> EXERCISE OBJECTIVE
Each line of the data below that holds the word "activity" is to be reported in full.

> GIVEN DATA
######
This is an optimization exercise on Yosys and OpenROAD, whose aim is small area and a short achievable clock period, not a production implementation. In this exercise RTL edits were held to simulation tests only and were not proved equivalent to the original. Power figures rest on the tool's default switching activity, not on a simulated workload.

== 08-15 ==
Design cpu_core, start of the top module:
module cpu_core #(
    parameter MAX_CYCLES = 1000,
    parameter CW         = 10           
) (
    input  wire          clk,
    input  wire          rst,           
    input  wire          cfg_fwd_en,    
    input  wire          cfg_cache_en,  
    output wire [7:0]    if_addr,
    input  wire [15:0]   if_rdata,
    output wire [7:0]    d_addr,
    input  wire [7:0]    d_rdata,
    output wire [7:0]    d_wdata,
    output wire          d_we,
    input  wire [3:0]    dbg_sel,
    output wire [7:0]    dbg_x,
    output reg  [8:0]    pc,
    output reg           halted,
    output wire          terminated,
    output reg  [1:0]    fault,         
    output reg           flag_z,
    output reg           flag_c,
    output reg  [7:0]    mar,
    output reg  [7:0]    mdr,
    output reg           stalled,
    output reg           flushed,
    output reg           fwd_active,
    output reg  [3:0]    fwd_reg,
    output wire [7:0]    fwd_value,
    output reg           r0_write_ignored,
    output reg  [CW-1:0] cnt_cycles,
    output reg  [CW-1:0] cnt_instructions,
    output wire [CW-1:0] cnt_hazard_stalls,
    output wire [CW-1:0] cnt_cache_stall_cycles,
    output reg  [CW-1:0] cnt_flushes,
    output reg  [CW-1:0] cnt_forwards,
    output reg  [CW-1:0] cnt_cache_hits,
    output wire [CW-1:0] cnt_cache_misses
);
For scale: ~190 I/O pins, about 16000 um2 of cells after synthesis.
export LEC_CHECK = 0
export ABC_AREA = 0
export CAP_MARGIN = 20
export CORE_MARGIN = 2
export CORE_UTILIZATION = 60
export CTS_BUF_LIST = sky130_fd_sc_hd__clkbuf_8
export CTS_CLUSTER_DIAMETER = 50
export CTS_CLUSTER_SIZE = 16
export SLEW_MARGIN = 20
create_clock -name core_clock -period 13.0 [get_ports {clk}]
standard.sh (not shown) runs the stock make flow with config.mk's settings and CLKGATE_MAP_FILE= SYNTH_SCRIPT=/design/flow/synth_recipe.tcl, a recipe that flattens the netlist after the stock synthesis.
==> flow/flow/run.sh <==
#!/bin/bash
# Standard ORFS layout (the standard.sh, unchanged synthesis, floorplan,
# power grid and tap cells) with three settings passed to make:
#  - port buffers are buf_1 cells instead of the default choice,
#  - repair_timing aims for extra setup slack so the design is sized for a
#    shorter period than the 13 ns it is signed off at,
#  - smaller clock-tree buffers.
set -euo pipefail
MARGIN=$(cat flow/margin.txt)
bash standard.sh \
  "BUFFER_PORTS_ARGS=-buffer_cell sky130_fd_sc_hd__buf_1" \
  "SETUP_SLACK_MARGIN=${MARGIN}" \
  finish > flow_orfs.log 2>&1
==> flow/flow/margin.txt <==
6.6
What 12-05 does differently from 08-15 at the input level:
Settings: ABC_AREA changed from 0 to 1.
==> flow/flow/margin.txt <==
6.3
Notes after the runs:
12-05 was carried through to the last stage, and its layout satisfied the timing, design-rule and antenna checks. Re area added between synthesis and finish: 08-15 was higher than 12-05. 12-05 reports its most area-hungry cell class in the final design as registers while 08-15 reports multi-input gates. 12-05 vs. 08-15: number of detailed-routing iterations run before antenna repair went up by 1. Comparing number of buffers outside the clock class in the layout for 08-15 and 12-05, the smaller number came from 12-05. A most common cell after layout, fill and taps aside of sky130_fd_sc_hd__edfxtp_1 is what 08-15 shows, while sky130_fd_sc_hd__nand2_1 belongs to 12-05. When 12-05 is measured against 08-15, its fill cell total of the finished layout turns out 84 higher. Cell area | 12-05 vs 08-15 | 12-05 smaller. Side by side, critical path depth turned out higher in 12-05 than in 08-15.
######
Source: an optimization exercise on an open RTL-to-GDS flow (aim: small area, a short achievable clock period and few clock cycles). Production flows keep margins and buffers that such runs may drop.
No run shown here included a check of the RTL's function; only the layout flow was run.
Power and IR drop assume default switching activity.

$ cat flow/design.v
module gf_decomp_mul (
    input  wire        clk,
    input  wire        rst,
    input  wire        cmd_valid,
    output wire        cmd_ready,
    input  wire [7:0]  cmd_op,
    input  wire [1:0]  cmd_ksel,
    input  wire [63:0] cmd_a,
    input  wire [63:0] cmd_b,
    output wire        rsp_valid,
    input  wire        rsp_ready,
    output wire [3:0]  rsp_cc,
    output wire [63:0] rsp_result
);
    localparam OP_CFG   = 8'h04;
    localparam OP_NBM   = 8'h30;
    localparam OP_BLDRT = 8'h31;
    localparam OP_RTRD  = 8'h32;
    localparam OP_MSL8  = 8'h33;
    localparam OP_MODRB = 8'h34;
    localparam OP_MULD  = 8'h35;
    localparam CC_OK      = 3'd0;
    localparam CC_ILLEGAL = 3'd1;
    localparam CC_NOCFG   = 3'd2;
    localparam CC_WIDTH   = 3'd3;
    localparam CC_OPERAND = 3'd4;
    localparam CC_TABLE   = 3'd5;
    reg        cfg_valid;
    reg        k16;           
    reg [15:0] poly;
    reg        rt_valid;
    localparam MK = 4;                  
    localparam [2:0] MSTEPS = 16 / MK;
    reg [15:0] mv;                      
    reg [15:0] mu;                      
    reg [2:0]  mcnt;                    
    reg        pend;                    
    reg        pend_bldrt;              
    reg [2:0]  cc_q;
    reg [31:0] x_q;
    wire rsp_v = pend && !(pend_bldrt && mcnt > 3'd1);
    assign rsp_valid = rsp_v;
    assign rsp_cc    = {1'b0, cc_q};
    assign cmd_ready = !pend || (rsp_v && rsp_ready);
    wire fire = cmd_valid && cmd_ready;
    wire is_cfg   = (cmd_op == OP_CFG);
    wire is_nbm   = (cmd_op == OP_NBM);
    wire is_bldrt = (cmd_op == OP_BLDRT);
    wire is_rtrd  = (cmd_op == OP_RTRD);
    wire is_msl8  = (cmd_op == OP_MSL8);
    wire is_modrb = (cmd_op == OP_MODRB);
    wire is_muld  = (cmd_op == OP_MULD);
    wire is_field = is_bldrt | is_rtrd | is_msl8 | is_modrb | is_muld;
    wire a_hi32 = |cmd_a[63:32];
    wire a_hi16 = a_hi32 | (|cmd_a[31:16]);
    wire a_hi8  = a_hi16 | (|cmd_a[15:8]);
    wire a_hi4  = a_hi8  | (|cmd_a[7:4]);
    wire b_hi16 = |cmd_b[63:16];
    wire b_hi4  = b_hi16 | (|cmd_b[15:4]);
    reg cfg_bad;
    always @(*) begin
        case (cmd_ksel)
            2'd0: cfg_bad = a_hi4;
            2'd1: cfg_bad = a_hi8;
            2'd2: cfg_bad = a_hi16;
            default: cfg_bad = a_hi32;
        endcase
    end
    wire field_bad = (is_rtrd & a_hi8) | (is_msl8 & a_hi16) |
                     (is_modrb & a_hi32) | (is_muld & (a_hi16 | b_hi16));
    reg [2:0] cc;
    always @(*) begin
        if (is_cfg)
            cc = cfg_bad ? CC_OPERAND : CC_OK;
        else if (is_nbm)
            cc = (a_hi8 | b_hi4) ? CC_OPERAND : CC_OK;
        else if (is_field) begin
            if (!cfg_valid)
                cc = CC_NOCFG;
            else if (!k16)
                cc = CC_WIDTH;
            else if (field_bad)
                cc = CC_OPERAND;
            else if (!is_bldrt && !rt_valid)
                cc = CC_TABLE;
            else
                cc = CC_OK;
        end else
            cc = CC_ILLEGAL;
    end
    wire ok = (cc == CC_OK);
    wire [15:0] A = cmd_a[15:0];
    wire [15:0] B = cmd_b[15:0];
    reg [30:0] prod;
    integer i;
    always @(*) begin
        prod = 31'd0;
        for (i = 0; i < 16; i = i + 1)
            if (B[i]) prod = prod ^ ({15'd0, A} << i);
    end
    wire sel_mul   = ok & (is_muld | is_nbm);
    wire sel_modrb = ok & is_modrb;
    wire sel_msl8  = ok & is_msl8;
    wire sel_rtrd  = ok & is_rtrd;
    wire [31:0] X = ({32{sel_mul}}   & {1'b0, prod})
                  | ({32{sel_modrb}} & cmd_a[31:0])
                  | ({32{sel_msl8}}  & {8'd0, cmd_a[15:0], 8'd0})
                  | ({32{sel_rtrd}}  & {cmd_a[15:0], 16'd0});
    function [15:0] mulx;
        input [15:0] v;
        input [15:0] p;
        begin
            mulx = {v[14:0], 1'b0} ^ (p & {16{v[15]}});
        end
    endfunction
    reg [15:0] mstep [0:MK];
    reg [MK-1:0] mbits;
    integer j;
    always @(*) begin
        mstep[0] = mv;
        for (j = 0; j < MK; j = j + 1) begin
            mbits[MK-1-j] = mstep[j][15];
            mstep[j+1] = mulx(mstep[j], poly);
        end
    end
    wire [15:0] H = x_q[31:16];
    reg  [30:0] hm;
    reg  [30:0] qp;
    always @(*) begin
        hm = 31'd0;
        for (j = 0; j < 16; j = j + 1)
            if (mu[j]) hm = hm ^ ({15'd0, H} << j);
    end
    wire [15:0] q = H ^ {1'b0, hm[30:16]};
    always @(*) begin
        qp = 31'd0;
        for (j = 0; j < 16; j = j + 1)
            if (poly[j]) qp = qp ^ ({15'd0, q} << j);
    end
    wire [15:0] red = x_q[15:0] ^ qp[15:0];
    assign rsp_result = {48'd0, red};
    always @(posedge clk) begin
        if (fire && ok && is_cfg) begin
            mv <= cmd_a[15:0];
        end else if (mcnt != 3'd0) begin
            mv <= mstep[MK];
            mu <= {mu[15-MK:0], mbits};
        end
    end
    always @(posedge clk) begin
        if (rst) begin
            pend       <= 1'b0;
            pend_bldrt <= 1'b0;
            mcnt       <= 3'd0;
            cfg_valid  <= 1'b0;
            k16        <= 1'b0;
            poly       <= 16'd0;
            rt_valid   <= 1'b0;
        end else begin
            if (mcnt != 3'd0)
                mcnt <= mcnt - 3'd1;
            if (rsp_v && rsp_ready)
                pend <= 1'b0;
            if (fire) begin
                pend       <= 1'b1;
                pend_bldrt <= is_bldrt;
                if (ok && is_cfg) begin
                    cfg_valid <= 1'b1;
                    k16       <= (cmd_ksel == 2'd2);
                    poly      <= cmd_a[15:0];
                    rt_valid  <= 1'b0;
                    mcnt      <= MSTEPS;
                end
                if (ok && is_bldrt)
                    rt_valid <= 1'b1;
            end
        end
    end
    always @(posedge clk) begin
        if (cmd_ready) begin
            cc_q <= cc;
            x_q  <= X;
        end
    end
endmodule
######
> COMPLETED TASK
This is an optimization exercise on Yosys and OpenROAD, whose aim is small area and a short achievable clock period, not a production implementation. In this exercise RTL edits were held to simulation tests only and were not proved equivalent to the original. Power figures rest on the tool's default switching activity, not on a simulated workload.
Power and IR drop assume default switching activity.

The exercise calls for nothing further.